Obama details executive action on gun restrictions
The Washington Post
January 4, 2016
By David Nakamura and Juliet Eilperin
The Obama administration on Monday unveiled a series of new executive actions aimed at reducing gun violence and making some political headway on one of the most frustrating policy areas of President Obama’s tenure.
The package, which Obama plans to announce Tuesday, includes 10 separate provisions, White House officials said. One key provision would require more gun sellers — especially those who do business on the Internet and at gun shows — to be licensed and would force them to conduct background checks on potential buyers. Obama would devote $500 million more in federal funds to treating mental illness — a move that could require congressional approval — and require that firearms lost in transit between a manufacturer and a seller be reported to federal authorities.
At the president’s direction, the FBI will begin hiring more than 230 additional examiners and other personnel to help process new background checks 24 hours a day, seven days a week. Also, the Bureau of Alcohol, Tobacco, Firearms and Explosives has established a new investigation center to keep track of illegal gun trafficking online and will devote $4 million and additional personnel to enhance the National Integrated Ballistics Information Network.
“The gun lobby may be holding Congress hostage, but they can’t hold America hostage. We can’t accept this carnage in our communities,” Obama said in a Twitter message Monday evening, referring to the National Rifle Association.
The president is scheduled to talk about his new policies in the East Room on Tuesday, and two days later he will participate in a town hall at George Mason University that will be televised on CNN.
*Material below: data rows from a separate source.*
This is an optimization exercise on Yosys and OpenROAD, whose aim is small area, not a production implementation. RTL that was checked went through simulation tests only; none was proved equivalent to the original. No functional check of the RTL was part of runs 1 and 5. Power figures rest on the tool's default switching activity, not on a simulated workload.

<file path="design/flow/design.v">
module xn_catalog (
    output wire [32*48-1:0] words
);
    assign words[ 0*48 +: 48] = {2'd2, 1'b1, 1'b0, 1'b0, 8'h00, 1'b0, 4'd0, 1'b0, 8'h00, 1'b0, 3'd0, 8'd0, 8'd255, 1'b0};  
    assign words[ 1*48 +: 48] = {2'd3, 1'b0, 1'b1, 1'b1, 8'h40, 1'b1, 4'd0, 1'b0, 8'h00, 1'b0, 3'd0, 8'd0, 8'd255, 1'b1};  
    assign words[ 2*48 +: 48] = {2'd3, 1'b1, 1'b0, 1'b1, 8'h63, 1'b0, 4'd2, 1'b1, 8'h21, 1'b0, 3'd0, 8'd0, 8'd255, 1'b1};  
    assign words[ 3*48 +: 48] = {2'd3, 1'b1, 1'b0, 1'b1, 8'h62, 1'b0, 4'd1, 1'b1, 8'h22, 1'b0, 3'd0, 8'd30, 8'd255, 1'b1};  
    assign words[ 4*48 +: 48] = {2'd3, 1'b1, 1'b0, 1'b1, 8'h62, 1'b0, 4'd1, 1'b1, 8'h23, 1'b0, 3'd0, 8'd0, 8'd29, 1'b1};  
    assign words[ 5*48 +: 48] = {2'd3, 1'b1, 1'b0, 1'b1, 8'hE4, 1'b0, 4'd2, 1'b1, 8'h10, 1'b1, 3'd4, 8'd30, 8'd255, 1'b1};  
    assign words[ 6*48 +: 48] = {2'd3, 1'b1, 1'b0, 1'b1, 8'h52, 1'b0, 4'd1, 1'b0, 8'h00, 1'b0, 3'd0, 8'd0, 8'd29, 1'b1};  
    assign words[ 7*48 +: 48] = {2'd3, 1'b1, 1'b0, 1'b1, 8'h52, 1'b0, 4'd2, 1'b0, 8'h00, 1'b0, 3'd0, 8'd30, 8'd255, 1'b1};  
    assign words[ 8*48 +: 48] = {2'd3, 1'b1, 1'b0, 1'b1, 8'h21, 1'b0, 4'd0, 1'b1, 8'h80, 1'b0, 3'd0, 8'd30, 8'd255, 1'b1};  
    assign words[ 9*48 +: 48] = {2'd3, 1'b1, 1'b0, 1'b1, 8'h21, 1'b0, 4'd1, 1'b0, 8'h00, 1'b0, 3'd0, 8'd0, 8'd29, 1'b1};  
    assign words[10*48 +: 48] = {2'd0, 1'b1, 1'b0, 1'b0, 8'h00, 1'b0, 4'd0, 1'b0, 8'h00, 1'b0, 3'd0, 8'd0, 8'd255, 1'b0};  
    assign words[11*48 +: 48] = {2'd3, 1'b1, 1'b0, 1'b1, 8'hF6, 1'b0, 4'd15, 1'b1, 8'h00, 1'b0, 3'd0, 8'd0, 8'd255, 1'b1};  
    assign words[12*48 +: 48] = {2'd3, 1'b0, 1'b1, 1'b1, 8'h61, 1'b0, 4'd0, 1'b1, 8'h01, 1'b0, 3'd0, 8'd0, 8'd255, 1'b1};  
    assign words[13*48 +: 48] = {2'd3, 1'b0, 1'b1, 1'b1, 8'h61, 1'b0, 4'd0, 1'b1, 8'h00, 1'b0, 3'd0, 8'd0, 8'd255, 1'b1};  
    assign words[14*48 +: 48] = {2'd3, 1'b0, 1'b1, 1'b1, 8'h81, 1'b0, 4'd0, 1'b1, 8'h00, 1'b0, 3'd0, 8'd0, 8'd255, 1'b1};  
    assign words[15*48 +: 48] = {2'd3, 1'b1, 1'b0, 1'b1, 8'h42, 1'b0, 4'd2, 1'b0, 8'h00, 1'b0, 3'd0, 8'd0, 8'd255, 1'b1};  
    assign words[16*48 +: 48] = {2'd3, 1'b1, 1'b0, 1'b1, 8'hE4, 1'b0, 4'd4, 1'b1, 8'h00, 1'b1, 3'd4, 8'd0, 8'd255, 1'b1};  
    assign words[17*48 +: 48] = {2'd3, 1'b1, 1'b0, 1'b1, 8'hE4, 1'b0, 4'd5, 1'b1, 8'h20, 1'b1, 3'd3, 8'd36, 8'd255, 1'b1};  
    assign words[18*48 +: 48] = {2'd3, 1'b1, 1'b0, 1'b1, 8'h70, 1'b1, 4'd0, 1'b0, 8'h00, 1'b0, 3'd0, 8'd0, 8'd255, 1'b1};  
    assign words[19*48 +: 48] = {2'd3, 1'b1, 1'b0, 1'b1, 8'hA0, 1'b1, 4'd0, 1'b1, 8'h55, 1'b0, 3'd0, 8'd0, 8'd255, 1'b1};  
    assign words[20*48 +: 48] = {2'd3, 1'b1, 1'b0, 1'b1, 8'h93, 1'b0, 4'd1, 1'b0, 8'h00, 1'b0, 3'd0, 8'd0, 8'd255, 1'b1};  
    assign words[21*48 +: 48] = {2'd3, 1'b1, 1'b0, 1'b1, 8'h93, 1'b0, 4'd3, 1'b0, 8'h00, 1'b0, 3'd0, 8'd20, 8'd40, 1'b1};  
    assign words[22*48 +: 48] = {2'd3, 1'b1, 1'b0, 1'b1, 8'h94, 1'b0, 4'd2, 1'b1, 8'h01, 1'b0, 3'd0, 8'd0, 8'd40, 1'b1};  
    assign words[23*48 +: 48] = {2'd3, 1'b1, 1'b0, 1'b1, 8'h94, 1'b0, 4'd2, 1'b1, 8'h01, 1'b1, 3'd7, 8'd35, 8'd255, 1'b1};  
    assign words[24*48 +: 48] = {2'd3, 1'b1, 1'b0, 1'b1, 8'h95, 1'b0, 4'd1, 1'b1, 8'h33, 1'b0, 3'd0, 8'd0, 8'd255, 1'b1};  
    assign words[25*48 +: 48] = {2'd3, 1'b1, 1'b0, 1'b1, 8'h95, 1'b0, 4'd2, 1'b0, 8'h00, 1'b0, 3'd0, 8'd0, 8'd255, 1'b1};  
    assign words[26*48 +: 48] = {2'd3, 1'b1, 1'b0, 1'b1, 8'hF5, 1'b0, 4'd15, 1'b0, 8'h00, 1'b0, 3'd0, 8'd0, 8'd255, 1'b1};  
    assign words[27*48 +: 48] = {2'd3, 1'b1, 1'b0, 1'b1, 8'h61, 1'b0, 4'd0, 1'b1, 8'h02, 1'b0, 3'd0, 8'd0, 8'd255, 1'b1};  
    assign words[28*48 +: 48] = {2'd3, 1'b1, 1'b0, 1'b1, 8'h61, 1'b0, 4'd0, 1'b1, 8'h80, 1'b1, 3'd1, 8'd0, 8'd255, 1'b1};  
    assign words[29*48 +: 48] = {2'd3, 1'b1, 1'b0, 1'b1, 8'h63, 1'b0, 4'd2, 1'b1, 8'h10, 1'b1, 3'd4, 8'd20, 8'd255, 1'b1};  
    assign words[30*48 +: 48] = {2'd3, 1'b1, 1'b0, 1'b1, 8'h40, 1'b1, 4'd0, 1'b0, 8'h00, 1'b0, 3'd0, 8'd0, 8'd29, 1'b1};  
    assign words[31*48 +: 48] = {2'd3, 1'b1, 1'b0, 1'b1, 8'h40, 1'b1, 4'd0, 1'b1, 8'hC0, 1'b1, 3'd2, 8'd30, 8'd255, 1'b1};  
endmodule
module xn_decoder #(
    parameter integer TSW      = 16,
    parameter [7:0]   VER_INIT = 8'd30
) (
    input  wire             clk,
    input  wire             rst,
    input  wire             in_valid,
    input  wire [7:0]       in_byte,
    input  wire [TSW-1:0]   in_ts,
    input  wire             ver_wr,
    input  wire [7:0]       ver_wdata,
    input  wire             discard,
    output reg              out_valid,
    output wire             out_ok,
    output wire [2:0]       out_reason,
    output wire [7:0]       out_call_raw,
    output wire [TSW-1:0]   out_call_ts,
    output wire             out_cf_valid,
    output wire [2:0]       out_kind,
    output wire [4:0]       out_addr,
    output wire             out_bcast,
    output wire             out_def_valid,
    output wire [4:0]       out_def,
    output wire             out_hdr_valid,
    output wire [7:0]       out_hdr,
    output wire             out_id_valid,
    output wire [7:0]       out_id,
    output wire [3:0]       out_payload_len,
    output wire [15*8-1:0]  out_payload,
    output wire             out_checksum_valid,
    output wire [4:0]       out_raw_len,
    output wire [18*8-1:0]  out_raw,
    output wire             diag_ambiguous,
    output reg  [2:0]       st,
    output reg  [2:0]       fr
);
    localparam integer NDEF   = 32;
    localparam integer BUFCAP = 18;
    localparam [2:0] S_WAIT_CALL = 3'd0, S_WAIT_HDR = 3'd1, S_WAIT_ID = 3'd2,
                     S_WAIT_DATA = 3'd3, S_EMIT = 3'd5, S_FAIL = 3'd6;
    localparam [2:0] K_SEND = 3'd0, K_RESEND = 3'd1, K_FRAMED = 3'd2,
                     K_BPOLL = 3'd3, K_UNKNOWN = 3'd4;
    localparam [2:0] R_NONE = 3'd0, R_PARITY = 3'd1, R_UNCLASS = 3'd2,
                     R_NOMATCH = 3'd3, R_AMBIG = 3'd4, R_CHECKSUM = 3'd5;
    wire [NDEF*48-1:0] cat;
    xn_catalog u_cat (.words(cat));
    wire       c_var   [0:NDEF-1];
    wire [3:0] c_n     [0:NDEF-1];
    wire       c_idv   [0:NDEF-1];
    wire       c_ck    [0:NDEF-1];
    genvar g;
    generate
        for (g = 0; g < NDEF; g = g + 1) begin : g_cat
            assign c_var[g] = cat[g*48 + 34];
            assign c_n[g]   = cat[g*48 + 30 +: 4];
            assign c_idv[g] = cat[g*48 + 29];
            assign c_ck[g]  = cat[g*48 + 0];
        end
    endgenerate
    reg  [4:0]          vcl;       
    reg  [7:0]          cf_raw;    
    reg  [TSW-1:0]      cf_ts;     
    reg  [BUFCAP*8-1:0] buf_q;     
    reg  [4:0]          len;
    wire [7:0]          xacc = buf_q[(BUFCAP-1)*8 +: 8];
    reg  [4:0]          sel;
    function [4:0] vclass;
        input [7:0] v;
        vclass = {v >= 8'd41, v >= 8'd36, v >= 8'd35, v >= 8'd30, v >= 8'd20};
    endfunction
    wire [4:0] vcl_n  = ver_wr ? vclass(ver_wdata) : vcl;
    wire [2:0] st_e   = discard ? S_WAIT_CALL : st;
    wire       is_hdr = (st_e == S_WAIT_HDR);
    wire       is_id  = (st_e == S_WAIT_ID);
    wire       is_dat = (st_e == S_WAIT_DATA);
    wire       framed_byte = is_hdr | is_id | is_dat;
    wire [7:0] b      = in_byte;
    wire [3:0] nib    = buf_q[3:0];
    wire [4:0] len_s  = len + 5'd1;
    wire [7:0] xsum   = xacc ^ b;
    wire ge20 = vcl_n[0];
    wire ge30 = vcl_n[1];
    wire ge35 = vcl_n[2];
    wire ge36 = vcl_n[3];
    wire ge41 = vcl_n[4];
    function [3:0] classify;    
        input [7:0] c;
        reg pv, bc;
        begin
            pv = ((c[0] ^ c[3]) ^ (c[1] ^ c[4])) ^ ((c[2] ^ c[5]) ^ c[6]);
            bc = (c[4:0] == 5'd0);
            if      (c[6:5] == 2'b10 && pv)        classify = {1'b1, K_SEND};
            else if (c[6:5] == 2'b00 && pv && !bc) classify = {1'b1, K_RESEND};
            else if (c[6:5] == 2'b01 && pv && bc)  classify = {1'b1, K_BPOLL};
            else if (c[6:5] == 2'b11 && bc)        classify = {1'b1, K_FRAMED};
            else if (c[6:5] == 2'b11 && pv)        classify = {1'b1, K_FRAMED};
            else if (c[6:5] == 2'b01 && pv)        classify = {1'b1, K_UNKNOWN};
            else if (!pv)                          classify = {1'b0, R_PARITY};
            else                                   classify = {1'b0, R_UNCLASS};
        end
    endfunction
    wire [3:0] cls_in = classify(b);
    wire [3:0] cls_cf = classify(cf_raw);
    wire       cf_bc  = (cf_raw[4:0] == 5'd0);
    function [4:0] flen;
        input [4:0] s;
        input [3:0] nb;
        flen = 5'd1 + {4'd0, c_idv[s]} + {1'b0, (c_var[s] ? nb : c_n[s])} + {4'd0, c_ck[s]};
    endfunction
    reg       h_fail, h_amb, h_id;
    reg [4:0] h_sel;
    always @(*) begin
        h_fail = 1'b0; h_amb = 1'b0; h_id = 1'b0; h_sel = 5'd0;
        if (cf_bc) begin
            casez (b)
                8'h4?: h_sel = 5'd1;
                8'h61, 8'h81: h_id = 1'b1;
                default: h_fail = 1'b1;
            endcase
        end else begin
            casez (b)
                8'h63, 8'h62, 8'hE4, 8'h21, 8'hF6, 8'h42, 8'hA?, 8'h94, 8'h95, 8'h61, 8'h4?:
                       h_id = 1'b1;
                8'h52: h_sel = ge30 ? 5'd7 : 5'd6;
                8'h7?: h_sel = 5'd18;
                8'h93: begin h_sel = 5'd20;
                             if (ge20 && !ge41) begin h_fail = 1'b1; h_amb = 1'b1; end end
                8'hF5: h_sel = 5'd26;
                default: h_fail = 1'b1;
            endcase
        end
    end
    wire [7:0] h0 = buf_q[7:0];
    reg       i_fail, i_amb;
    reg [4:0] i_sel;
    always @(*) begin
        i_fail = 1'b0; i_amb = 1'b0; i_sel = 5'd0;
        if (cf_bc) begin
            if (!h0[7]) begin    
                if (b == 8'h01) i_sel = 5'd12; else if (b == 8'h00) i_sel = 5'd13; else i_fail = 1'b1;
            end else begin       
                i_sel = 5'd14; if (b != 8'h00) i_fail = 1'b1;
            end
        end else begin
            case (h0[7:4])
                4'h6: case (h0[1:0])
                          2'd3:    if (b == 8'h21) i_sel = 5'd2; else if (b[7:4] == 4'h1) i_sel = 5'd29; else i_fail = 1'b1;
                          2'd2:    if (b == 8'h22) i_sel = 5'd3; else if (b == 8'h23) i_sel = 5'd4; else i_fail = 1'b1;
                          default: if (b == 8'h02) i_sel = 5'd27; else if (b[7]) i_sel = 5'd28; else i_fail = 1'b1;
                      endcase
                4'hE: if (b[7:4] == 4'h1) i_sel = 5'd5; else if (b[7:4] == 4'h0) i_sel = 5'd16;
                      else if (b[7:5] == 3'd1) i_sel = 5'd17; else i_fail = 1'b1;
                4'h2: i_sel = (b == 8'h80) ? 5'd8 : 5'd9;
                4'hF: begin i_sel = 5'd11; if (b != 8'h00) i_fail = 1'b1; end
                4'hA: begin i_sel = 5'd19; if (b != 8'h55) i_fail = 1'b1; end
                4'h9: if (h0[0]) i_sel = (b == 8'h33) ? 5'd24 : 5'd25;
                      else if (b == 8'h00) i_sel = 5'd23; else if (b == 8'h01) i_sel = 5'd22; else i_fail = 1'b1;
                default:  
                      if (h0[3:0] == 4'h2) begin
                          i_sel = 5'd15; if (b[7:6] == 2'b11 && ge30) begin i_fail = 1'b1; i_amb = 1'b1; end
                      end else
                          i_sel = (b[7:6] == 2'b11 && ge30) ? 5'd31 : 5'd30;
            endcase
        end
    end
    reg        p_none, p_amb;
    reg [4:0]  p_d;
    always @(*) begin
        p_none = 1'b0; p_amb = 1'b0; p_d = sel;
        case (sel)
            5'd8:  p_d = ge30 ? 5'd8 : 5'd9;
            5'd15: p_amb = !ge30;
            5'd22: if (ge41) p_d = 5'd23; else if (ge35) p_amb = 1'b1;
            5'd24: p_amb = 1'b1;
            5'd3, 5'd5, 5'd7, 5'd31: p_none = !ge30;
            5'd4, 5'd6, 5'd9, 5'd30: p_none = ge30;
            5'd17: p_none = !ge36;
            5'd23: p_none = !ge35;
            5'd29: p_none = !ge20;
            default: p_none = 1'b0;
        endcase
    end
    wire [3:0] dl_sel  = c_var[sel] ? nib : c_n[sel];
    wire       idv_sel = c_idv[sel];
    reg [2:0] n_st, n_fr;
    reg       n_valid;
    reg       do_proc, fail;
    reg [2:0] fr_code;
    reg [4:0] n_sel;
    always @(*) begin
        n_st = st_e;
        n_fr = discard ? R_NONE : fr;
        n_valid = 1'b0;
        n_sel = sel;
        do_proc = 1'b0; fail = 1'b0; fr_code = R_NOMATCH;
        if (in_valid) begin
            if (!framed_byte) begin
                n_fr = R_NONE;
                if (!cls_in[3]) begin
                    n_valid = 1'b1;
                    n_fr = cls_in[2:0];
                    n_st = S_FAIL;
                end else if (cls_in[2:0] == K_FRAMED) begin
                    n_st = S_WAIT_HDR;
                end else begin
                    n_valid = 1'b1;
                    n_st = S_EMIT;
                end
            end else if (is_hdr) begin
                n_sel = h_sel;
                if (h_fail) begin
                    fail = 1'b1; fr_code = h_amb ? R_AMBIG : R_NOMATCH;
                end else if (h_id)
                    n_st = S_WAIT_ID;
                else
                    n_st = S_WAIT_DATA;     
            end else if (is_id) begin
                n_sel = i_sel;
                if (i_fail) begin
                    fail = 1'b1; fr_code = i_amb ? R_AMBIG : R_NOMATCH;
                end else if (i_sel == 5'd30 && nib == 4'd0)
                    do_proc = 1'b1;           
                else
                    n_st = S_WAIT_DATA;
            end else begin
                do_proc = (len == {1'b0, dl_sel} + {4'd0, idv_sel} + 5'd1);
            end
            if (do_proc) begin
                if (is_dat) n_sel = p_d;
                if (is_dat ? p_none : ge30) begin
                    fail = 1'b1; fr_code = R_NOMATCH;
                end else if (is_dat && p_amb) begin
                    fail = 1'b1; fr_code = R_AMBIG;
                end else if (xsum != 8'd0) begin    
                    fail = 1'b1; fr_code = R_CHECKSUM;
                end else begin
                    n_valid = 1'b1;
                    n_st = S_EMIT;
                    n_fr = R_NONE;
                end
            end
            if (fail) begin
                n_valid = 1'b1;
                n_st = S_FAIL;
                n_fr = fr_code;
            end
        end
    end
    always @(posedge clk) begin
        if (rst) begin
            st        <= S_WAIT_CALL;
            fr        <= R_NONE;
            vcl       <= vclass(VER_INIT);
            out_valid <= 1'b0;
        end else begin
            st        <= n_st;
            fr        <= n_fr;
            vcl       <= vcl_n;
            out_valid <= n_valid;
        end
    end
    integer k;
    always @(posedge clk) begin
        if (in_valid && !framed_byte) begin
            cf_raw <= b;
            cf_ts  <= in_ts;
        end
        if (in_valid) begin
            len  <= framed_byte ? len_s : 5'd0;
            sel  <= n_sel;
        end
        for (k = 0; k < BUFCAP - 1; k = k + 1)
            if (in_valid && framed_byte && len == k)
                buf_q[k*8 +: 8] <= b;
        if (in_valid && framed_byte)
            buf_q[(BUFCAP-1)*8 +: 8] <= (is_hdr || len == BUFCAP - 1) ? b : xsum;
    end
    wire cf_framed = cls_cf[3] && (cls_cf[2:0] == K_FRAMED);
    wire idv_o = idv_sel;
    assign out_ok             = (st == S_EMIT);
    assign out_checksum_valid = out_ok;
    assign out_reason         = fr;
    assign diag_ambiguous     = (fr == R_AMBIG);
    assign out_call_raw       = cf_raw;
    assign out_call_ts        = cf_ts;
    assign out_cf_valid       = cls_cf[3];
    assign out_kind           = cls_cf[3] ? cls_cf[2:0] : 3'd0;
    assign out_addr           = cf_raw[4:0];
    assign out_bcast          = cf_bc;
    assign out_def_valid      = (out_ok && cf_framed) || (fr == R_CHECKSUM);
    assign out_def            = sel;
    assign out_hdr_valid      = out_def_valid;
    assign out_hdr            = buf_q[7:0];
    assign out_id_valid       = out_def_valid && idv_o;
    assign out_id             = buf_q[15:8];
    assign out_payload_len    = out_def_valid ? dl_sel : 4'd0;
    assign out_payload        = idv_o ? buf_q[16 +: 120] : buf_q[8 +: 120];
    assign out_raw_len        = len;
    assign out_raw            = buf_q;
endmodule
</file>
Even before Obama’s official announcement, however, Republicans in Congress and on the campaign trail blasted the actions, and some gun rights advocates threatened to challenge them in court.
House Speaker Paul D. Ryan (R-Wis.) issued a statement Monday saying that even without knowing the plan’s details, he thinks “the president is at minimum subverting the legislative branch, and potentially overturning its will. . . . This is a dangerous level of executive overreach, and the country will not stand for it.”
Senate Judiciary Committee Chairman Charles E. Grassley (R-Iowa) said Monday that he and his colleagues would “be taking a deep look at the president’s proposals, with an eye toward ensuring that the Second Amendment is preserved.”
Although modest compared with any legislation that Congress could adopt, Obama’s executive actions will affect areas such as how the federal government might leverage its purchasing power to advance “safe gun” technology as well as what information federal and local law enforcement will share on individuals who are illegally trying to purchase weapons.
The president, who went over the initiatives in the Oval Office on Monday with administration officials including Attorney General Loretta E. Lynch and FBI Director James B. Comey, said inaction by Congress in the wake of several high-profile mass shootings and other gun-related violence justified his decision.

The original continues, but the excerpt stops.